• Pre-processing neuro-fuzzy inference system (PNFIS) used to resolve the effect of dependencies among contributing factors (RF) of the estimation problem, and to produce adjusted rating values (ARF) for these factors,
• Neuro-fuzzy bank (NFB) used to calibrate the contributing factors by mapping the adjusted rating values for the contributing factors to generate their corresponding numerical parameter values (FM),
• Module that applies an algorithmic model relevant to the nature of the estimation problem to produce one or more output metrics (Mo).
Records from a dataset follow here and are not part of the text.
This is an optimization exercise on Yosys and OpenROAD, whose aim is small area, not a production implementation.
Function was checked by simulation only, so behaviour that the tests miss may differ from the original.
Power is estimated from default activity; no workload was simulated.

Design la_top, start of the top module:
module la_top #(
  parameter int SMPL_WIDTH = 16,
  parameter int TX_WIDTH   = 8,
  parameter int DEPTH_LOG2 = 8
) (
  input  logic                  clk_i,
  input  logic                  rst_in,
  input  logic                  cmd_req_i,
  input  logic [17:0]           cmd_i,      
  output logic                  cmd_ack_o,
  input  logic                  smpl_stb_i,
  input  logic [SMPL_WIDTH-1:0] smpl_i,
  output logic                  tx_req_o,
  input  logic                  tx_ack_i,
  output logic [TX_WIDTH-1:0]   tx_o,
  output logic                  busy_o
);
clock: 10.0 ns
lec_check: 0
cap_margin: 0
core_margin: 2
core_utilization: 65
cts_buf_list: sky130_fd_sc_hd__clkbuf_8
cts_cluster_diameter: 60
cts_cluster_size: 20
place_density: 0.75
slew_margin: 0
standard.sh (not shown) runs the stock make flow with config.mk's settings and CLKGATE_MAP_FILE= SYNTH_SCRIPT=/design/flow/synth_recipe.tcl, a recipe that flattens the netlist after the stock synthesis.
==> flow/flow/run.sh <==
#!/bin/bash
set -euo pipefail
export CTS_ARGS="-sink_clustering_enable -repair_clock_nets -sink_clustering_size 20 -sink_clustering_max_diameter 60 -buf_list sky130_fd_sc_hd__clkbuf_8 -dont_use_dummy_load"
export BUFFER_PORTS_ARGS="-buffer_cell sky130_fd_sc_hd__buf_1"
bash standard.sh > standard.log 2>&1
==> next run, changes <==
==> flow/run.sh (new file) <==
#!/bin/bash
# synth_recipe.tcl (not shown) runs the flow's synth.tcl, then flattens the netlist and writes it again
# the make line also repeats each setting of config.mk as NAME=value (left out here)
make -C /OpenROAD-flow-scripts/flow DESIGN_CONFIG=/design/flow/config.mk WORK_HOME=/design/flow/orfs CLKGATE_MAP_FILE= SYNTH_SCRIPT=/design/flow/synth_recipe.tcl finish
--- a/flow/config.mk
+++ b/flow/config.mk
@@ -6,5 +6,5 @@
 export NUM_CORES = 4
 export LEC_CHECK = 0
-export CAP_MARGIN = 0
+export CAP_MARGIN = 20
 export CORE_MARGIN = 2
 export CORE_UTILIZATION = 65
@@ -13,3 +13,3 @@
 export CTS_CLUSTER_SIZE = 20
 export PLACE_DENSITY = 0.75
-export SLEW_MARGIN = 0
+export SLEW_MARGIN = 20
removed: flow/flow/run.sh
removed: flow/standard.sh
After rerunning: Non-clock buffer count grows by 2. Final area grows by about 0.7%. Routed wire length grows by 0.45%. Flip-flop and latch count stays the same. Fmax shrinks by about 9%.
==> next run, changes <==
==> flow/flow/run.sh (new file) <==
#!/bin/bash
set -euo pipefail
export CTS_ARGS="-sink_clustering_enable -repair_clock_nets -sink_clustering_size 20 -sink_clustering_max_diameter 60 -buf_list sky130_fd_sc_hd__clkbuf_8 -dont_use_dummy_load"
export BUFFER_PORTS_ARGS="-buffer_cell sky130_fd_sc_hd__buf_1"
bash standard.sh > standard.log 2>&1
==> flow/standard.sh (new file) <==
#!/bin/bash
# synth_recipe.tcl (not shown) runs the flow's synth.tcl, then flattens the netlist and writes it again
# the make line also repeats each setting of config.mk as NAME=value (left out here)
make -C /OpenROAD-flow-scripts/flow DESIGN_CONFIG=/design/flow/config.mk WORK_HOME=/design/flow/orfs CLKGATE_MAP_FILE= SYNTH_SCRIPT=/design/flow/synth_recipe.tcl "${@:-finish}"
removed: flow/run.sh
Final area fell by about 0.56%.
Worst hold slack got worse by 5.9 ps.
Area after synthesis stays the same.
Flip-flop and latch count is unchanged.
Power fell by 0.76%.
Utilization drops by 0.39 points.
Via count barely changes.
Global-route usage barely changes.
Worst setup slack improved by 420 ps.
First-iteration DRC count grows by about 2.3%.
NFA relates generally to the above novel and inventive estimation model and framework that makes improved use of both historical project data and available expert knowledge, by uniquely combining certain aspects of relatively newer estimation techniques (e.g., neural networks and fuzzy logic) with certain aspects of more conventional software estimation models (e.g., COCOMO, function point, SEER-SEM), to produce more accurate estimation results.
Our model is inherently independent of the choice of algorithmic models and nature of the estimation problems. It has learning and adaptation ability, integrates capability of expert knowledge, project data and parametric algorithmic models, and provides robustness to imprecise and uncertain inputs. It also has good interpretability and high accuracy.
Our validated results show that applying our method to to COCOMO, function point and SEER-SEM, after training and learning, improves the estimate by approximately 20%.